Alice stands at a vending machine. Wally points to a beeper on his hip and says to Alice, "I got myself a little work-avoidance device." Wally continues, "If I want to leave a meeting early, I just look down and say 'uh-oh' and scurry away." Alice asks, "What's the pager number in case I need you?" Wally says, "You're not quite grasping the concept here, Alice."
Dilbert's mother sits in a chair and says into the phone, "Dilbert, I found your father. He's been at the 'all you can eat' restaurant in the mall since 1989." Dilbert sits in his cubicle and says into the phone, "He's so literal - he didn't want to leave until it was 'all he could eat.'" Dilbert asks, "When's he coming home?" Dilbert's mother answers, "I'm thinking of joining him. He got a booth."
The garbage man says to Dilbert, "I couldn't help noticing the bugs in the program on this old diskette you threw away." The garbage man continues, "I fixed the bugs and tightened the code from twelve thousand lines to sixteen." Dilbert says, "It took me three months to write that program." The garbage man says, "I took the liberty of updating your resume. I'm guessing you'll need it soon."
Dilbert sits on the couch and Dogbert stands on the armrest. Dogbert says, "My dominion over the planet is not widely recognized by the dolts who are breathing my air." Dogbert continues, "So I've declared total sovereignty over a small, ever-widening zone surrounding my body." Dilbert asks, "How big is the zone?" Dogbert says into a megaphone, "You have just entered Dogbertland. Please show your passport and leave the oxygen alone!"
The Boss sits at his desk and says into the telephone, "This voice mail message is for the whole department." The Boss continues, "Every morning from now on you'll get my 'Quality Thought of the Day.'" The Boss continues, "Today's thought is . . . Um . . ." The Boss looks in a desk drawer and continues, "Let's see . . . According to Webster's dictionary . . ." The Boss continues, "Aardvark is a burrowing African mammal that eats ants." The Boss continues, "What if we were more like that?" Dilbert sits at his desk listening to the message. The Boss continues, "I mean like the aardvark, not the ants . . ." Alice looks at her phone. The Boss stands by the printer thinking, "That's weird. Every time I leave my Quality Thought of the Day, the shared printer starts spewing resumes." Dilbert and Wally peek around the corner.
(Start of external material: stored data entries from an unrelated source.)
--- src/rtl/rmw_pkg.sv ---
package rmw_pkg;

  typedef enum logic [1:0] {
    OP_XCHG   = 2'd0,
    OP_CMPXCH = 2'd1,
    OP_MSKXCH = 2'd2,
    OP_MERGE  = 2'd3
  } rmwOp_e;

  typedef enum logic [2:0] {
    ST_IDLE   = 3'd0,
    ST_READ   = 3'd1,
    ST_MODIFY = 3'd2,
    ST_WRITE  = 3'd3,
    ST_DONE   = 3'd4
  } rmwState_e;

  // strobes from the sequencer into the datapath
  typedef struct packed {
    logic loadReq;   // latch the request fields
    logic loadOld;   // latch the word returned by the read
    logic loadNew;   // latch the computed replacement word
  } rmwStrobe_t;

endpackage

--- src/rtl/rmw_ctrl.sv ---
module rmw_ctrl
  import rmw_pkg::*;
(
  input  logic       clk,
  input  logic       rstN,
  input  logic       reqValid,
  input  logic       pairFault,
  input  logic       memAck,
  output rmwStrobe_t strobe,
  output logic       reqReady,
  output logic       memRd,
  output logic       memWr,
  output logic       memLock,
  output logic       respDone,
  output logic       respTrap
);

  rmwState_e state, stateNext;
  logic      trapQ;

  always_comb begin
    stateNext = state;
    unique case (state)
      ST_IDLE:   if (reqValid) stateNext = pairFault ? ST_DONE : ST_READ;
      ST_READ:   if (memAck)   stateNext = ST_MODIFY;
      ST_MODIFY:               stateNext = ST_WRITE;
      ST_WRITE:  if (memAck)   stateNext = ST_DONE;
      ST_DONE:                 stateNext = ST_IDLE;
      default:                 stateNext = ST_IDLE;
    endcase
  end

  always_ff @(posedge clk) begin
    if (!rstN) begin
      state <= ST_IDLE;
      trapQ <= 1'b0;
    end else begin
      state <= stateNext;
      if (state == ST_IDLE && reqValid) trapQ <= pairFault;
    end
  end

  always_comb begin
    strobe.loadReq = (state == ST_IDLE) && reqValid;
    strobe.loadOld = (state == ST_READ) && memAck;
    strobe.loadNew = (state == ST_MODIFY);
  end

  assign reqReady = (state == ST_IDLE);
  assign memRd    = (state == ST_READ);
  assign memWr    = (state == ST_WRITE);
  assign memLock  = (state == ST_READ) || (state == ST_MODIFY) || (state == ST_WRITE);
  assign respDone = (state == ST_DONE);
  assign respTrap = (state == ST_DONE) && trapQ;


  lock_cover_chk: assert property (@(posedge clk) disable iff (!rstN)
    (memRd || memWr) |-> memLock);


  lock_hold_chk: assert property (@(posedge clk) disable iff (!rstN)
    (memRd && memAck) |=> memLock);


  trap_no_mem_chk: assert property (@(posedge clk) disable iff (!rstN)
    (reqReady && reqValid && pairFault) |=> (!memRd && !memWr && respTrap));


  trap_with_done_chk: assert property (@(posedge clk) disable iff (!rstN)
    respTrap |-> respDone);


  done_pulse_chk: assert property (@(posedge clk) disable iff (!rstN)
    respDone |=> !respDone);


  rd_wr_excl_chk: assert property (@(posedge clk) disable iff (!rstN)
    !(memRd && memWr));


  read_stall_chk: assert property (@(posedge clk) disable iff (!rstN)
    (memRd && !memAck) |=> memRd);


  write_stall_chk: assert property (@(posedge clk) disable iff (!rstN)
    (memWr && !memAck) |=> memWr);

endmodule
--- src/rtl/usbfs_pkg.sv ---
package usbfs_pkg;

  typedef enum logic [1:0] {
    SYM_J   = 2'd0,
    SYM_K   = 2'd1,
    SYM_SE0 = 2'd2
  } line_sym_t;

  typedef enum logic [1:0] {
    CMD_REST = 2'd0,
    CMD_BIT  = 2'd1,
    CMD_SE0  = 2'd2,
    CMD_JEND = 2'd3
  } tx_cmd_t;

  typedef enum logic [1:0] {
    PH_IDLE = 2'd0,
    PH_DATA = 2'd1,
    PH_SE0B = 2'd2,
    PH_JEND = 2'd3
  } tx_phase_t;

  // NRZI: a zero flips the line state, a one holds it
  function automatic line_sym_t nrzi_step(line_sym_t cur, logic bitv);
    line_sym_t nxt;
    if (bitv) nxt = cur;
    else      nxt = (cur == SYM_J) ? SYM_K : SYM_J;
    return nxt;
  endfunction

  // {dp, dm} for a symbol; low speed swaps the J/K polarity
  function automatic logic [1:0] sym_pins(line_sym_t s, logic ls);
    logic [1:0] p;
    case (s)
      SYM_J:   p = ls ? 2'b01 : 2'b10;
      SYM_K:   p = ls ? 2'b10 : 2'b01;
      default: p = 2'b00;
    endcase
    return p;
  endfunction

  // next length of the run of ones after sending a bit
  function automatic int unsigned ones_after(int unsigned run, logic bitv);
    return bitv ? run + 1 : 0;
  endfunction

endpackage

--- src/rtl/usbfs_hold.sv ---
module usbfs_hold #(
  parameter int BYTE_W = 8
) (
  input  logic              clk,
  input  logic              rst_n,
  input  logic              wr_en,
  input  logic [BYTE_W:0]   wr_data,
  input  logic              pop,
  output logic              valid,
  output logic              sop,
  output logic [BYTE_W-1:0] byte_q,
  output logic              accept
);

  assign accept = wr_en && !valid;

  always_ff @(posedge clk or negedge rst_n) begin
    if (!rst_n) begin
      valid  <= 1'b0;
      sop    <= 1'b0;
      byte_q <= '0;
    end else if (accept) begin
      valid  <= 1'b1;
      sop    <= wr_data[BYTE_W];
      byte_q <= wr_data[BYTE_W-1:0];
    end else if (pop) begin
      valid  <= 1'b0;
    end
  end

endmodule

--- src/rtl/usbfs_bitgen.sv ---
module usbfs_bitgen
  import usbfs_pkg::*;
#(
  parameter int BYTE_W      = 8,
  parameter int STUFF_LIMIT = 6
) (
  input  logic              clk,
  input  logic              rst_n,
  input  logic              bit_en,
  input  logic              hold_valid,
  input  logic              hold_sop,
  input  logic [BYTE_W-1:0] hold_byte,
  output logic              pop,
  output tx_cmd_t           cmd,
  output logic              cmd_bit,
  output logic              stuff_ev,
  output logic              eop_ev,
  output logic              drop_ev
);

  localparam int REM_W  = (BYTE_W > 1) ? $clog2(BYTE_W) : 1;
  localparam int ONES_W = $clog2(STUFF_LIMIT + 1);

  tx_phase_t         phase_q, phase_d;
  logic [BYTE_W-1:0] sh_q, sh_d;
  logic [REM_W-1:0]  rem_q, rem_d;
  logic [ONES_W-1:0] ones_q, ones_d;

  logic stuff_due, byte_done;
  assign stuff_due = (ones_q == ONES_W'(STUFF_LIMIT));
  assign byte_done = (rem_q == '0);

  always_comb begin
    phase_d  = phase_q;
    sh_d     = sh_q;
    rem_d    = rem_q;
    ones_d   = ones_q;
    pop      = 1'b0;
    cmd      = CMD_REST;
    cmd_bit  = 1'b0;
    stuff_ev = 1'b0;
    eop_ev   = 1'b0;
    drop_ev  = 1'b0;
    if (bit_en) begin
      case (phase_q)
        PH_IDLE: begin
          if (hold_valid) begin
            pop = 1'b1;
            if (hold_sop) begin
              cmd     = CMD_BIT;
              cmd_bit = hold_byte[0];
              sh_d    = hold_byte >> 1;
              rem_d   = REM_W'(BYTE_W - 1);
              ones_d  = ONES_W'(ones_after(0, hold_byte[0]));
              phase_d = PH_DATA;
            end else begin
              drop_ev = 1'b1;
            end
          end
        end
        PH_DATA: begin
          if (stuff_due) begin
            cmd      = CMD_BIT;
            cmd_bit  = 1'b0;
            ones_d   = '0;
            stuff_ev = 1'b1;
          end else if (!byte_done) begin
            cmd     = CMD_BIT;
            cmd_bit = sh_q[0];
            sh_d    = sh_q >> 1;
            rem_d   = rem_q - 1'b1;
            ones_d  = ONES_W'(ones_after(int'(ones_q), sh_q[0]));
          end else if (hold_valid) begin
            pop     = 1'b1;
            cmd     = CMD_BIT;
            cmd_bit = hold_byte[0];
            sh_d    = hold_byte >> 1;
            rem_d   = REM_W'(BYTE_W - 1);
            ones_d  = ONES_W'(ones_after(int'(ones_q), hold_byte[0]));
          end else begin
            cmd     = CMD_SE0;
            eop_ev  = 1'b1;
            ones_d  = '0;
            phase_d = PH_SE0B;
          end
        end
        PH_SE0B: begin
          cmd     = CMD_SE0;
          phase_d = PH_JEND;
        end
        default: begin
          cmd     = CMD_JEND;
          phase_d = PH_IDLE;
        end
      endcase
    end
  end

  always_ff @(posedge clk or negedge rst_n) begin
    if (!rst_n) begin
      phase_q <= PH_IDLE;
      sh_q    <= '0;
      rem_q   <= '0;
      ones_q  <= '0;
    end else begin
      phase_q <= phase_d;
      sh_q    <= sh_d;
      rem_q   <= rem_d;
      ones_q  <= ones_d;
    end
  end

endmodule

--- src/rtl/usbfs_linecode.sv ---
module usbfs_linecode
  import usbfs_pkg::*;
(
  input  logic    clk,
  input  logic    rst_n,
  input  logic    bit_en,
  input  logic    low_speed,
  input  tx_cmd_t cmd,
  input  logic    cmd_bit,
  output logic    line_dp,
  output logic    line_dm,
  output logic    line_oe
);

  line_sym_t  level_q, level_d;
  line_sym_t  drive;
  logic       oe_d;
  logic [1:0] pins;

  always_comb begin
    level_d = level_q;
    drive   = SYM_J;
    oe_d    = 1'b1;
    case (cmd)
      CMD_BIT: begin
        level_d = nrzi_step(level_q, cmd_bit);
        drive   = level_d;
      end
      CMD_SE0: drive = SYM_SE0;
      CMD_JEND: begin
        level_d = SYM_J;
        drive   = SYM_J;
      end
      default: begin
        level_d = SYM_J;
        drive   = SYM_J;
        oe_d    = 1'b0;
      end
    endcase
  end

  assign pins = sym_pins(drive, low_speed);

  always_ff @(posedge clk or negedge rst_n) begin
    if (!rst_n) begin
      level_q <= SYM_J;
      line_dp <= 1'b1;
      line_dm <= 1'b0;
      line_oe <= 1'b0;
    end else if (bit_en) begin
      level_q <= level_d;
      line_dp <= pins[1];
      line_dm <= pins[0];
      line_oe <= oe_d;
    end
  end

endmodule
## config.mk

```make
export PLATFORM = sky130hd
export DESIGN_NAME = adc_scan_seq
export DESIGN_NICKNAME = d
export VERILOG_FILES = /design/src/rtl/adc_seq_pkg.sv /design/src/rtl/adc_trig_sync.sv /design/src/rtl/adc_ch_pick.sv /design/src/rtl/adc_phase_timer.sv /design/src/rtl/adc_scan_seq.sv
export SDC_FILE = /design/constraint.sdc
export NUM_CORES = 1
export LEC_CHECK = 0
export ABC_AREA = 1
export BUFFER_PORTS_ARGS = -buffer_cell sky130_fd_sc_hd__clkbuf_2
export CORE_MARGIN = 10
export CORE_UTILIZATION = 40
export DETAILED_ROUTE_END_ITERATION = 8
export SYNTH_ARGS = -nofsm -noshare
export SYNTH_HDL_FRONTEND = slang
export SYNTH_SLANG_ARGS = --single-unit
```

## constraint.sdc

```tcl
create_clock -name clk -period 2.94 [get_ports clk]
set_input_delay 0.294 -clock clk [delete_from_list [all_inputs] [get_ports clk]]
set_output_delay 0.294 -clock clk [all_outputs]
set_load 0.05 [all_outputs]
```
### config.mk
export PLATFORM = sky130hd
export DESIGN_NAME = snoop_collect
export DESIGN_NICKNAME = d
export VERILOG_FILES = /design/src/rtl/snoop_collect_pkg.sv /design/src/rtl/snoop_or_combiner.sv /design/src/rtl/snoop_wait_timer.sv /design/src/rtl/snoop_verdict_fsm.sv /design/src/rtl/snoop_collect.sv
export SDC_FILE = /design/constraint.sdc
export NUM_CORES = 1
export LEC_CHECK = 0
export BUFFER_PORTS_ARGS = -buffer_cell sky130_fd_sc_hd__clkbuf_2
export CAP_MARGIN = 20
export CORE_UTILIZATION = 46
export CTS_BUF_LIST = sky130_fd_sc_hd__clkbuf_8
export DETAILED_ROUTE_END_ITERATION = 7
export PLACE_DENSITY_LB_ADDON = 0.3
export SYNTH_ARGS = -nofsm -noshare
export SYNTH_HDL_FRONTEND = slang
export SYNTH_SLANG_ARGS = --single-unit
export TNS_END_PERCENT = 50
### constraint.sdc
create_clock -name clk -period 1.25 [get_ports clk]
set_input_delay 0.125 -clock clk [delete_from_list [all_inputs] [get_ports clk]]
set_output_delay 0.125 -clock clk [all_outputs]
set_load 0.02 [all_outputs]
A man says, "In this two day workshop, you will learn to embrace our company's mission and vision." Dilbert, Wally and Alice sit in the audience. The man continues, "At first glance it will appear to be a bunch of useless jargon created by functionally illiterate executives." The man continues, "But after we do some mind-numbing group exercises . . ." The man continues, ". . . You'll forget that you're underpaid and you have no job security." The man turns to an easel and says, "We'll begin by writing down all the things that 'ethical behavior' means to you." Alice says, "I've got a better idea: if you let us leave now, we'll give you high marks on the class evaluation." The man stands at the front of the room thinking. Wally hands the man his evaluation and says, "Good job. You touched me." The man replies, "You wish."
The Boss reads a document and tells Dilbert, Wally and Alice, "The company announced that we will 'abandon our strategy of making good products . . .'" The Boss continues, "From now on we'll 'pursue a desperate strategy of mergers, business spin-offs, fruitless partnerships and random reorganizations.'" The Boss reads, "And we'll accelerate our program of paying the good employees to leave." Dilbert asks Wally, "Stock price?" Wally looks at his monitor and replies, "Up three points."